I am trying to make use of multiprocessing to move data batches to GPU in a dedicated process. This process should get values from an input queue of python values or numpy arrays, transform them into pytorch’s cuda tensor, and put the result into an output queue. The main process of training model will then get and use the ready-to-use cuda tensor from the output queue without the need of further processing. My purpose is to save the time consumed by moving tensor to GPU, which may take up to 30% total time in a project I am working on depending on model size.
My experimental code is like this:
import torch
import torch.multiprocessing as mp
import time
def worker(alert, q1, q2, dev):
while True:
alert.wait()
alert.clear()
q2.put(torch.tensor(q1.get(), dtype=torch.float32, device=dev, requires_grad=False))

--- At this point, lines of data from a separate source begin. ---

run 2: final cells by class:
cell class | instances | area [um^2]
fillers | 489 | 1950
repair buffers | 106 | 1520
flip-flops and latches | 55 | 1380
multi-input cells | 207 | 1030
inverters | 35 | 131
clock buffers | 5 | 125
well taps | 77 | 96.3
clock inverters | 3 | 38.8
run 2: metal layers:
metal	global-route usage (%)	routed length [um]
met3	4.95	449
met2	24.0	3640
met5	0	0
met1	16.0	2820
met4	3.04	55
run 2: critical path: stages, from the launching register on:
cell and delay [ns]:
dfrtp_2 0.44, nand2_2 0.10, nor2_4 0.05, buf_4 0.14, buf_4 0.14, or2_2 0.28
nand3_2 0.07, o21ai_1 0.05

if __name__ == '__main__':
dev = 'cuda' # 'cpu' or 'cuda'
alert = mp.Event()
q1 = mp.Queue()
q2 = mp.Queue()
p = mp.Process(target=worker, args=(alert, q1, q2, dev), daemon=True)
p.start()
for i in range(3):
q1.put(i)
alert.set()
time.sleep(1)
for i in range(3):
print(q2.get())
But I got this error:
THCudaCheck FAIL file=c:\programdata\miniconda3\conda-bld\pytorch_1524546371102\work\torch\csrc\generic\StorageSharing.cpp line=253 error=71 : operation not supported
Traceback (most recent call last):
File "C:\Users\airium\Anaconda3\lib\multiprocessing\queues.py", line 234, in _feed
obj = _ForkingPickler.dumps(obj)
File "C:\Users\airium\Anaconda3\lib\multiprocessing\reduction.py", line 51, in dumps
cls(buf, protocol).dump(obj)
File "C:\Users\airium\Anaconda3\lib\site-packages\torch\multiprocessing\reductions.py", line 108, in reduce_storage
metadata = storage._share_cuda_()
RuntimeError: cuda runtime error (71) : operation not supported at c:\programdata\miniconda3\conda-bld\pytorch_1524546371102\work\torch\csrc\generic\StorageSharing.cpp:253
Actually if I modify dev = 'cuda'
to dev = 'cpu'
, it works:
tensor(0.)
tensor(1.)
tensor(2.)
So I am here seeking help to tackle this problem. My environment is Win10 1803, GTX1070, CUDA 9.1, python 3.6 + pytorch 0.4.0, running in conda. I also tried in native pip environment but got the same result. I want to figure out if I just incorrectly use pytorch’s multiprocessing or actually this operation is literally “not supported” on GPU. I think this problem may be related to multiprocessing’s start method, but I am not very familiar with it and there is only spawn
available on Windows. Thanks in advance.